Naarmate het uitkompunt nadert, controleert u de opvangschalen regelmatig en brengt u eventuele uitgekomen larven over naar afzonderlijke cellen van een 24-celsplaat. Vul de cellen halverwege met het juiste groeimedium en incubeer de larven vervolgens onder de juiste standaardkweekomstandigheden. Wanneer de waargenomen individuen volwassen worden, zorg voor geschikte paringspartners en controleer na enkele dagen op nakomelingen.
View the full transcript and gain access to thousands of scientific videos
Deze studie presenteert een protocol voor gelijktijdige live-beeldvorming van meerdere specimens met behulp van lichtblad-gebaseerde fluorescentiemicroscopie, waarbij problemen met omgevingsvariatie in de ontwikkelingsbiologie worden aangepakt. Door gebruik te maken van een webhouder voor het stapelen van embryo's, verbetert de methode de effectiviteit van de beeldvorming terwijl inconsistenties worden geminimaliseerd.
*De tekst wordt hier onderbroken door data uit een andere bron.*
Source: an optimization exercise on an open RTL-to-GDS flow (aim: small area, a short achievable clock period and few clock cycles per item). Production flows keep margins and buffers that such runs may drop. Function was checked by simulation only, so behaviour that the tests miss may differ from the original.

==> v4: inputs <==
==> flow/design.v <==
package csu_pkg;
	localparam int SUM_W = 64;
	typedef struct packed {
		logic start;
		logic ack;
	} div_cmd_t;
endpackage
module csu_accum #(
	parameter int DATA_WIDTH  = 32,
	parameter int COUNT_WIDTH = 32
) (
	input  logic                   clk,
	input  logic                   arst_n,
	input  logic                   upd,
	input  logic [DATA_WIDTH-1:0]  value,
	input  logic                   take,
	input  logic                   take_val,
	output logic [DATA_WIDTH-1:0]  minimum,
	output logic [DATA_WIDTH-1:0]  maximum,
	output logic [csu_pkg::SUM_W-1:0] total_sum,
	output logic [COUNT_WIDTH-1:0] non_null_count,
	output logic [COUNT_WIDTH-1:0] item_count,
	output logic                   all_null
);
	localparam int SUM_W = csu_pkg::SUM_W;
	logic                   seen_q;
	logic [COUNT_WIDTH-1:0] items_q;
	logic [COUNT_WIDTH-1:0] values_q;
	logic [DATA_WIDTH-1:0]  min_q;
	logic [DATA_WIDTH-1:0]  max_q;
	logic [SUM_W-1:0]       sum_q;
	always_ff @(posedge clk or negedge arst_n) begin
		if (!arst_n) begin
			seen_q   <= 1'b0;
			items_q  <= '0;
			values_q <= '0;
			min_q    <= '0;
			max_q    <= '0;
			sum_q    <= '0;
		end else if (upd) begin
			items_q  <= items_q + COUNT_WIDTH'(take && !(&items_q));
			values_q <= values_q + COUNT_WIDTH'(take_val && !(&values_q));
			sum_q    <= sum_q + (take_val ? SUM_W'($signed(value)) : '0);
			seen_q   <= seen_q || take_val;
			if (take_val && (!seen_q || $signed(value) < $signed(min_q))) begin
				min_q <= value;
			end
			if (take_val && (!seen_q || $signed(value) > $signed(max_q))) begin
				max_q <= value;
			end
		end
	end
	assign minimum        = min_q;
	assign maximum        = max_q;
	assign total_sum      = sum_q;
	assign non_null_count = values_q;
	assign item_count     = items_q;
	assign all_null       = !seen_q;
endmodule
module csu_div #(
	parameter int COUNT_WIDTH = 32,
	parameter int FRAC_BITS   = 8,
	parameter int MEAN_W      = 40,
	parameter int BEAT_W      = 34,
	parameter int STEPS       = 1
) (
	input  logic                      clk,
	input  logic                      arst_n,
	input  logic                      new_vld,
	input  logic [csu_pkg::SUM_W-1:0] new_sum,
	input  logic [COUNT_WIDTH-1:0]    new_cnt,
	input  logic [BEAT_W-1:0]         new_beat,
	input  logic                      recirc,
	output logic                      out_vld,
	output logic [MEAN_W-1:0]         out_quo,
	output logic                      out_neg,
	output logic [BEAT_W-1:0]         out_beat
);
	localparam int SUM_W = csu_pkg::SUM_W;
	localparam int CW    = COUNT_WIDTH;
	localparam int QW    = MEAN_W;
	localparam int NDIV  = QW / STEPS;
	localparam int NST   = NDIV + 3;
	logic              s0_vld;
	logic [SUM_W-1:0]  s0_sum;
	logic [FRAC_BITS-1:0] s0_x;
	logic [CW-1:0]     s0_cnt;
	logic              s0_neg;
	logic [BEAT_W-1:0] s0_beat;
	logic [NST-1:1]                vld_q;
	logic [NST-1:1][CW-1:0]        rem_q;
	logic [NST-1:1][QW-1:0]        lo_q;
	logic [NST-1:1][CW-1:0]        cnt_q;
	logic [NST-1:1]                neg_q;
	logic [NST-1:1][BEAT_W-1:0]    beat_q;
	always_ff @(posedge clk or negedge arst_n) begin
		if (!arst_n) begin
			s0_vld <= 1'b0;
		end else begin
			s0_vld <= recirc || new_vld;
		end
	end
	always_ff @(posedge clk) begin
		if (recirc) begin
			s0_sum  <= SUM_W'(out_quo[QW-1:FRAC_BITS]);
			s0_x    <= out_quo[FRAC_BITS-1:0];
			s0_cnt  <= CW'(1);
			s0_neg  <= out_neg;
			s0_beat <= out_beat;
		end else begin
			s0_sum  <= new_sum;
			s0_x    <= '0;
			s0_cnt  <= new_cnt;
			s0_neg  <= 1'b0;
			s0_beat <= new_beat;
		end
	end
	logic             s0_zero;
	logic             s0_sneg;
	logic [SUM_W-1:0] s0_mag;
	assign s0_zero = (s0_cnt == '0);
	assign s0_sneg = s0_sum[SUM_W-1];
	assign s0_mag  = s0_sneg ? (SUM_W'(0) - s0_sum) : s0_sum;
	always_ff @(posedge clk or negedge arst_n) begin
		if (!arst_n) begin
			vld_q[1] <= 1'b0;
		end else begin
			vld_q[1] <= s0_vld;
		end
	end
	always_ff @(posedge clk) begin
		rem_q[1]  <= s0_zero ? '0 : s0_mag[SUM_W-1:SUM_W-CW];
		lo_q[1]   <= s0_zero ? '0 : {s0_mag[SUM_W-CW-1:0], s0_x};
		cnt_q[1]  <= s0_zero ? CW'(1) : s0_cnt;
		neg_q[1]  <= !s0_zero && (s0_sneg || s0_neg);
		beat_q[1] <= s0_beat;
	end
	logic          s1_ovf;
	logic [QW-1:0] s1_lim;
	assign s1_ovf = rem_q[1] >= cnt_q[1];
	assign s1_lim = neg_q[1] ? (QW'(1) << (QW - 1)) : ((QW'(1) << (QW - 1)) - 1'b1);
	always_ff @(posedge clk or negedge arst_n) begin
		if (!arst_n) begin
			vld_q[2] <= 1'b0;
		end else begin
			vld_q[2] <= vld_q[1];
		end
	end
	always_ff @(posedge clk) begin
		rem_q[2]  <= s1_ovf ? '0 : rem_q[1];
		lo_q[2]   <= s1_ovf ? s1_lim : lo_q[1];
		cnt_q[2]  <= s1_ovf ? CW'(1) : cnt_q[1];
		neg_q[2]  <= neg_q[1];
		beat_q[2] <= beat_q[1];
	end
	for (genvar i = 3; i < NST; i++) begin : g_div
		logic [CW-1:0] rem_n;
		logic [QW-1:0] lo_n;
		always_comb begin
			logic [CW:0] sh;
			logic [CW:0] df;
			rem_n = rem_q[i-1];
			lo_n  = lo_q[i-1];
			for (int k = 0; k < STEPS; k++) begin
				sh    = {rem_n, lo_n[QW-1]};
				df    = sh - {1'b0, cnt_q[i-1]};
				rem_n = df[CW] ? sh[CW-1:0] : df[CW-1:0];
				lo_n  = {lo_n[QW-2:0], !df[CW]};
			end
		end
		always_ff @(posedge clk or negedge arst_n) begin
			if (!arst_n) begin
				vld_q[i] <= 1'b0;
			end else begin
				vld_q[i] <= vld_q[i-1];
			end
		end
		always_ff @(posedge clk) begin
			rem_q[i]  <= rem_n;
			lo_q[i]   <= lo_n;
			cnt_q[i]  <= cnt_q[i-1];
			neg_q[i]  <= neg_q[i-1];
			beat_q[i] <= beat_q[i-1];
		end
	end
	assign out_vld  = vld_q[NST-1];
	assign out_quo  = lo_q[NST-1];
	assign out_neg  = neg_q[NST-1];
	assign out_beat = beat_q[NST-1];
endmodule
module column_running_statistics_unit #(
	parameter int DATA_WIDTH  = 32,
	parameter int COUNT_WIDTH = 32,
	parameter int FRAC_BITS   = 8
) (
	input  logic                clk,
	input  logic                arst_n,
	input  logic                cfg_we,
	input  logic                cfg_wdata,
	input  logic                s_tvalid,
	output logic                s_tready,
	input  logic [((DATA_WIDTH+7)/8)*8-1:0] s_tdata,
	input  logic                s_tuser,
	output logic                m_tvalid,
	input  logic                m_tready,
	output logic [((2*DATA_WIDTH + 64 + (((DATA_WIDTH+FRAC_BITS) > 64) ? 64 :
		(DATA_WIDTH+FRAC_BITS)) + 2*COUNT_WIDTH + 7)/8)*8-1:0] m_tdata,
	output logic                m_tuser
);
	localparam int SUM_W  = csu_pkg::SUM_W;
	localparam int MEAN_W = ((DATA_WIDTH + FRAC_BITS) > 64) ? 64 : (DATA_WIDTH + FRAC_BITS);
	localparam int OUT_W  = 2*DATA_WIDTH + SUM_W + MEAN_W + 2*COUNT_WIDTH;
	localparam int OUT_TW = ((OUT_W + 7) / 8) * 8;
	localparam int BEAT_W = DATA_WIDTH + 2;
	localparam int STEPS  = 1;
	localparam int NST    = MEAN_W / STEPS + 3;
	localparam int ROT_W  = $clog2(NST);
	logic                   frozen_q;
	logic [BEAT_W-1:0]      port_beat;
	logic                   accept;
	logic                   in_vld_q;
	logic [BEAT_W-1:0]      in_beat_q;
	logic                   sk_vld_q;
	logic [BEAT_W-1:0]      sk_beat_q;
	logic [SUM_W-1:0]       sum_q;
	logic [COUNT_WIDTH-1:0] cnt_q;
	logic [SUM_W-1:0]       sum_n;
	logic [COUNT_WIDTH-1:0] cnt_n;
	logic [ROT_W-1:0]       rot_q;
	logic                   m_valid_q;
	logic [MEAN_W-1:0]      mean_q;
	logic                   out_vld;
	logic [MEAN_W-1:0]      out_quo;
	logic                   out_neg;
	logic [BEAT_W-1:0]      out_beat;
	logic                   rotating;
	logic                   can_out;
	logic                   recirc;
	logic                   load;
	logic                   go;
	logic                   in_free;
	logic [DATA_WIDTH-1:0]  minimum;
	logic [DATA_WIDTH-1:0]  maximum;
	logic [SUM_W-1:0]       total_sum;
	logic [COUNT_WIDTH-1:0] non_null_count;
	logic [COUNT_WIDTH-1:0] item_count;
	logic                   all_null;
	assign port_beat = {!frozen_q && !s_tuser, !frozen_q, s_tdata[DATA_WIDTH-1:0]};
	assign accept    = s_tvalid && !sk_vld_q;
	assign s_tready  = !sk_vld_q;
	assign rotating = (rot_q != '0);
	assign can_out  = !m_valid_q || m_tready;
	assign recirc   = out_vld && (rotating || !can_out);
	assign load     = out_vld && !rotating && can_out;
	assign go       = in_vld_q && !rotating && !(out_vld && !can_out);
	assign in_free  = !in_vld_q || go;
	always_ff @(posedge clk or negedge arst_n) begin
		if (!arst_n) begin
			frozen_q <= 1'b0;
		end else if (cfg_we) begin
			frozen_q <= cfg_wdata;
		end
	end
	always_ff @(posedge clk or negedge arst_n) begin
		if (!arst_n) begin
			in_vld_q <= 1'b0;
			sk_vld_q <= 1'b0;
		end else begin
			if (in_free) begin
				in_vld_q <= sk_vld_q || accept;
				sk_vld_q <= 1'b0;
			end else if (accept) begin
				sk_vld_q <= 1'b1;
			end
		end
	end
	always_ff @(posedge clk) begin
		if (in_free) begin
			in_beat_q <= sk_vld_q ? sk_beat_q : port_beat;
		end
		if (!in_free && !sk_vld_q) begin
			sk_beat_q <= port_beat;
		end
	end
	assign sum_n = sum_q + (in_beat_q[BEAT_W-1] ? SUM_W'($signed(in_beat_q[DATA_WIDTH-1:0])) : '0);
	assign cnt_n = cnt_q + COUNT_WIDTH'(in_beat_q[BEAT_W-1] && !(&cnt_q));
	always_ff @(posedge clk or negedge arst_n) begin
		if (!arst_n) begin
			sum_q <= '0;
			cnt_q <= '0;
		end else if (go) begin
			sum_q <= sum_n;
			cnt_q <= cnt_n;
		end
	end
	csu_div #(
		.COUNT_WIDTH(COUNT_WIDTH),
		.FRAC_BITS  (FRAC_BITS),
		.MEAN_W     (MEAN_W),
		.BEAT_W     (BEAT_W),
		.STEPS      (STEPS)
	) u_div (
		.clk     (clk),
		.arst_n  (arst_n),
		.new_vld (go),
		.new_sum (sum_n),
		.new_cnt (cnt_n),
		.new_beat(in_beat_q),
		.recirc  (recirc),
		.out_vld (out_vld),
		.out_quo (out_quo),
		.out_neg (out_neg),
		.out_beat(out_beat)
	);
	always_ff @(posedge clk or negedge arst_n) begin
		if (!arst_n) begin
			rot_q <= '0;
		end else if (out_vld && !rotating && !can_out) begin
			rot_q <= ROT_W'(NST - 1);
		end else if (rotating) begin
			rot_q <= rot_q - 1'b1;
		end
	end
	logic [MEAN_W-1:0] lim;
	logic [MEAN_W-1:0] quo_sat;
	assign lim     = out_neg ? (MEAN_W'(1) << (MEAN_W - 1)) : ((MEAN_W'(1) << (MEAN_W - 1)) - 1'b1);
	assign quo_sat = (out_quo > lim) ? lim : out_quo;
	always_ff @(posedge clk or negedge arst_n) begin
		if (!arst_n) begin
			m_valid_q <= 1'b0;
		end else if (load) begin
			m_valid_q <= 1'b1;
		end else if (m_tready) begin
			m_valid_q <= 1'b0;
		end
	end
	always_ff @(posedge clk) begin
		if (load) begin
			mean_q <= out_neg ? (MEAN_W'(0) - quo_sat) : quo_sat;
		end
	end
	csu_accum #(
		.DATA_WIDTH (DATA_WIDTH),
		.COUNT_WIDTH(COUNT_WIDTH)
	) u_accum (
		.clk           (clk),
		.arst_n        (arst_n),
		.upd           (load),
		.value         (out_beat[DATA_WIDTH-1:0]),
		.take          (out_beat[DATA_WIDTH]),
		.take_val      (out_beat[DATA_WIDTH+1]),
		.minimum       (minimum),
		.maximum       (maximum),
		.total_sum     (total_sum),
		.non_null_count(non_null_count),
		.item_count    (item_count),
		.all_null      (all_null)
	);
	assign m_tvalid = m_valid_q;
	assign m_tdata  = OUT_TW'({item_count, non_null_count, mean_q, total_sum, maximum, minimum});
	assign m_tuser  = all_null;
endmodule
Simultaneous live imaging of multiple insect embryos addresses ambient variance in comparative studies, a critical factor for reliable phenotypic analysis in target validation and mechanistic de-risking. By enabling high-throughput imaging under consistent conditions, the method supports predictive confidence in early discovery workflows where genetic perturbations are evaluated. This approach enhances assay reproducibility and scalability, directly impacting enterprise R&D efficiency in preclinical model characterization.
The method integrates into discovery biology workflows by improving assay readiness for genetic screening and phenotypic analysis, particularly when comparing multiple genetic backgrounds or species.